▸ **Activity**
Scan the entries below for the word "mathfunc" and copy every line in which it occurs.

▸ **Source data**

▬▬▬

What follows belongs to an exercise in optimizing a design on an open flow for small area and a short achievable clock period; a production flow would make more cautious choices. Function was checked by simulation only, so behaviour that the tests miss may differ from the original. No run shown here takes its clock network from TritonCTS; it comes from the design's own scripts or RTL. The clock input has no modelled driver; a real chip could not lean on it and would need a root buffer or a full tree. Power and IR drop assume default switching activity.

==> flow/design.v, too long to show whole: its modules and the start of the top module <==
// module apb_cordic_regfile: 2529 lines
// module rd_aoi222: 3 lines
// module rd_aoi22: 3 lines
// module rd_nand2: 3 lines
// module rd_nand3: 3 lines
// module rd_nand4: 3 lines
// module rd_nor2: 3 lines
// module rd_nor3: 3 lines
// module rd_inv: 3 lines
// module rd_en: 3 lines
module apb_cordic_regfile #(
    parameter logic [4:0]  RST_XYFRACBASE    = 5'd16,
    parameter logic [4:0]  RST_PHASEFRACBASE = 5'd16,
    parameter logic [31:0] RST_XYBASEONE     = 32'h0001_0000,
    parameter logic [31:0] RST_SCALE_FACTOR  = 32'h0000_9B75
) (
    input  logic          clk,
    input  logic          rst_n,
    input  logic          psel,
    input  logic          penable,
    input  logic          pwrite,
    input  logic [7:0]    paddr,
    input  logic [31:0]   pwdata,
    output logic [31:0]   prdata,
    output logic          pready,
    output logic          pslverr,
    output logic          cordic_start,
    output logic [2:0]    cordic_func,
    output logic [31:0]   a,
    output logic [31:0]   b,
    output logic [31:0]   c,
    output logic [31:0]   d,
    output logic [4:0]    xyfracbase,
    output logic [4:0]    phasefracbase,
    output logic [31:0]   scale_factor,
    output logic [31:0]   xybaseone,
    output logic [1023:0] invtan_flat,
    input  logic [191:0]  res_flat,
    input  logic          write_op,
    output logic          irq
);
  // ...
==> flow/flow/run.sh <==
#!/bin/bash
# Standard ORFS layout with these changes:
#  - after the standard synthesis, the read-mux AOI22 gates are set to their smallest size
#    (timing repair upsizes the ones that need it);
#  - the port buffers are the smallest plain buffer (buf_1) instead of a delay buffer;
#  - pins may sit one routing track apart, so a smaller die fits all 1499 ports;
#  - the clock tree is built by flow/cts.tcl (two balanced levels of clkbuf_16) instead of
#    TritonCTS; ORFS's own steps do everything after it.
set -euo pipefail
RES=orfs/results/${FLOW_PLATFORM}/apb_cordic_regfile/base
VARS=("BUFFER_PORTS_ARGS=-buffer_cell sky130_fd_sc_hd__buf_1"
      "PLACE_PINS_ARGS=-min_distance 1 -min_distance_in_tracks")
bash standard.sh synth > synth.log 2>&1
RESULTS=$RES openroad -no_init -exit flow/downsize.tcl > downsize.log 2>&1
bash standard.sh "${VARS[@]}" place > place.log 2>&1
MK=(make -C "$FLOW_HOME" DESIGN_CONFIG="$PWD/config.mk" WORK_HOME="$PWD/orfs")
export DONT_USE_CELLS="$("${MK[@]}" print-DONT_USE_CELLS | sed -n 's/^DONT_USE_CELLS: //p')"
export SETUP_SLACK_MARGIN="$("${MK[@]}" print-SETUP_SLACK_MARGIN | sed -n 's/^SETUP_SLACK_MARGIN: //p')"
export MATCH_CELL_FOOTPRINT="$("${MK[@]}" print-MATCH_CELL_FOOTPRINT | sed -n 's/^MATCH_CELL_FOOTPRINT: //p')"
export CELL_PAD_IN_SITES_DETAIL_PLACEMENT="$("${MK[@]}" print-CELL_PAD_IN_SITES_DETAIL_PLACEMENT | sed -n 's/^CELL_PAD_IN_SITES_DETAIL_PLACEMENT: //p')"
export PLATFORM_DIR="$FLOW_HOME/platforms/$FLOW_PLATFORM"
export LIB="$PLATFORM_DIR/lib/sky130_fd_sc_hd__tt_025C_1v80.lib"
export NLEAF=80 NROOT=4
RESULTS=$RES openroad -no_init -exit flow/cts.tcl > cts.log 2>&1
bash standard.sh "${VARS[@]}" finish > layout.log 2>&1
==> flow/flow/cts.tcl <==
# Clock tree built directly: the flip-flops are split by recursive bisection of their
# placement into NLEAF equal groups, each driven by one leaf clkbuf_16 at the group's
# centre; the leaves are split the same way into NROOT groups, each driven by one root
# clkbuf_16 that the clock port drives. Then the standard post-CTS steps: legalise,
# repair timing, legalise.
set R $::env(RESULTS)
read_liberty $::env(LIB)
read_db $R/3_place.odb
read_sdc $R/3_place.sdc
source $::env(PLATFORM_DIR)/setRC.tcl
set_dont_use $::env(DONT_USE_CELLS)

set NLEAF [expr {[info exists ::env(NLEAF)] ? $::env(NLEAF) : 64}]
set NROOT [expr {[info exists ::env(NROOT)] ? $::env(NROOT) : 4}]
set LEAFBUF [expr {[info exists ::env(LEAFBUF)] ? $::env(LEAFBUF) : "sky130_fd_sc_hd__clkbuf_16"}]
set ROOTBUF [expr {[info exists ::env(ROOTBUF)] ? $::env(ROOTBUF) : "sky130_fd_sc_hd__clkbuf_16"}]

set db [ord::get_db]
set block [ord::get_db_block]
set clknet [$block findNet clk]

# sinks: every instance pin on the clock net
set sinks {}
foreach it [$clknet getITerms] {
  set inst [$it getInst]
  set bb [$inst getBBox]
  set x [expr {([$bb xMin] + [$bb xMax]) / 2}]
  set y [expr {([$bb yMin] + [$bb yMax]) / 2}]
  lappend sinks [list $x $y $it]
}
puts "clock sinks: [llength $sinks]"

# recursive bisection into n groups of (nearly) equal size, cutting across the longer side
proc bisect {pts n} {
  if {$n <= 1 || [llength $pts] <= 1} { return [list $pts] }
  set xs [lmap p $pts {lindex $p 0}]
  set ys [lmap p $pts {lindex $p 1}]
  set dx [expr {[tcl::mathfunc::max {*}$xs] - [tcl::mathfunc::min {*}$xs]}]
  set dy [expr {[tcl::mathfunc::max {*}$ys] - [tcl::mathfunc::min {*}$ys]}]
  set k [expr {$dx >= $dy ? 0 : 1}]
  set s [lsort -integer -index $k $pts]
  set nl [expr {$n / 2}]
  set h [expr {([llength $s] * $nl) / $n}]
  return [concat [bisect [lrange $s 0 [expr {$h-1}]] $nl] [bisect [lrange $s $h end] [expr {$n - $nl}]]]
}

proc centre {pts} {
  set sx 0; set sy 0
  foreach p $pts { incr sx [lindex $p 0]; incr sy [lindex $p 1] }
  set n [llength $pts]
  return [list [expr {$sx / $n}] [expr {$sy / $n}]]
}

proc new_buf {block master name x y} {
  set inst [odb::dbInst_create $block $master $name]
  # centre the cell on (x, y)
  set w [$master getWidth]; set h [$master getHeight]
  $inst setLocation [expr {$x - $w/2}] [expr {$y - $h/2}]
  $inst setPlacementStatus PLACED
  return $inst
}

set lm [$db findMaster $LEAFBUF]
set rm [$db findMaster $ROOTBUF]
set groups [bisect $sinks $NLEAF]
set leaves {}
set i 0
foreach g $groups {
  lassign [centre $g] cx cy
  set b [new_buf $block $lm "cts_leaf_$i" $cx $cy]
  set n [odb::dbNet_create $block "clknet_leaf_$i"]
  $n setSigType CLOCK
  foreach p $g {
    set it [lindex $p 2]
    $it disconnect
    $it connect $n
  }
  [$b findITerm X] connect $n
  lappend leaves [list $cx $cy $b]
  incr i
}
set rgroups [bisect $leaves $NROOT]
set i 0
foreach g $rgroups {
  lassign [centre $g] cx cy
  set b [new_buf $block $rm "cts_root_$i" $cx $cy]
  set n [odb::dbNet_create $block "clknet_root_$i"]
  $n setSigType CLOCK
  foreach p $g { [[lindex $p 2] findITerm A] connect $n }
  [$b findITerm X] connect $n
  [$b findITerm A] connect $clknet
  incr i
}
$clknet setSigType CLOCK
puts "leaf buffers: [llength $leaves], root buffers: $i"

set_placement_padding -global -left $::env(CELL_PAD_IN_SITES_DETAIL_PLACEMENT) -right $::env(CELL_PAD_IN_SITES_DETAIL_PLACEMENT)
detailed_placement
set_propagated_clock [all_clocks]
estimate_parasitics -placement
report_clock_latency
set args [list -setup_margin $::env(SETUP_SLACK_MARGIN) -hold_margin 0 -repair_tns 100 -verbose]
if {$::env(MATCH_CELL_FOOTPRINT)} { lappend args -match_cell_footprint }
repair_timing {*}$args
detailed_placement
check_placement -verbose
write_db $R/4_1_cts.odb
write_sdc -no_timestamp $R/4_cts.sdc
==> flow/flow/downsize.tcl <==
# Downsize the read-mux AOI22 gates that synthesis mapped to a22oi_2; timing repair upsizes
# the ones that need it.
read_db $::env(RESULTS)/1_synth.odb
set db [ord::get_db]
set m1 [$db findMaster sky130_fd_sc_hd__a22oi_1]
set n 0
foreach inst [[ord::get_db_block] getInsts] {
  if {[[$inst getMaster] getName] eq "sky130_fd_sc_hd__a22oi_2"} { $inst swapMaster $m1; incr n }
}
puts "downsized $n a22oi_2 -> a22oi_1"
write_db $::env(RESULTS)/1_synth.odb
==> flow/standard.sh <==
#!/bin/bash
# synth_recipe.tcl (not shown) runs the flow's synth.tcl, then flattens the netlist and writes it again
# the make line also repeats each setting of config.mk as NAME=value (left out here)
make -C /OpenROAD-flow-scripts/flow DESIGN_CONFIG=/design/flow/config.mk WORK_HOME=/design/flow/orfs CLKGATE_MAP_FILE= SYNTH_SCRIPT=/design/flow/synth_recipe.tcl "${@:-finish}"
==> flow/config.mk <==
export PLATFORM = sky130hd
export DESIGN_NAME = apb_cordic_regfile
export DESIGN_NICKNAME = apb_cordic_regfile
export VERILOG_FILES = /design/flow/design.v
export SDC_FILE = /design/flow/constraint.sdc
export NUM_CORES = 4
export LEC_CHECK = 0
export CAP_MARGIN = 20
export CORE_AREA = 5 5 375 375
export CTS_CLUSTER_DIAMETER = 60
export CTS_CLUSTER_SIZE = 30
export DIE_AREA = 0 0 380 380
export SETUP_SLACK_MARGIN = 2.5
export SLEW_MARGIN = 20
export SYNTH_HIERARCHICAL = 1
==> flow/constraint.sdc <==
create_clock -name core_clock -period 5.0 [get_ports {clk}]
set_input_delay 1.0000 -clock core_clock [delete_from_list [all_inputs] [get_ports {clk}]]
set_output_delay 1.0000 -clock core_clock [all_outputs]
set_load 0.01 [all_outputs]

▬▬▬

▸ **Exercise result**
  set dx [expr {[tcl::mathfunc::max {*}$xs] - [tcl::mathfunc::min {*}$xs]}]
  set dy [expr {[tcl::mathfunc::max {*}$ys] - [tcl::mathfunc::min {*}$ys]}]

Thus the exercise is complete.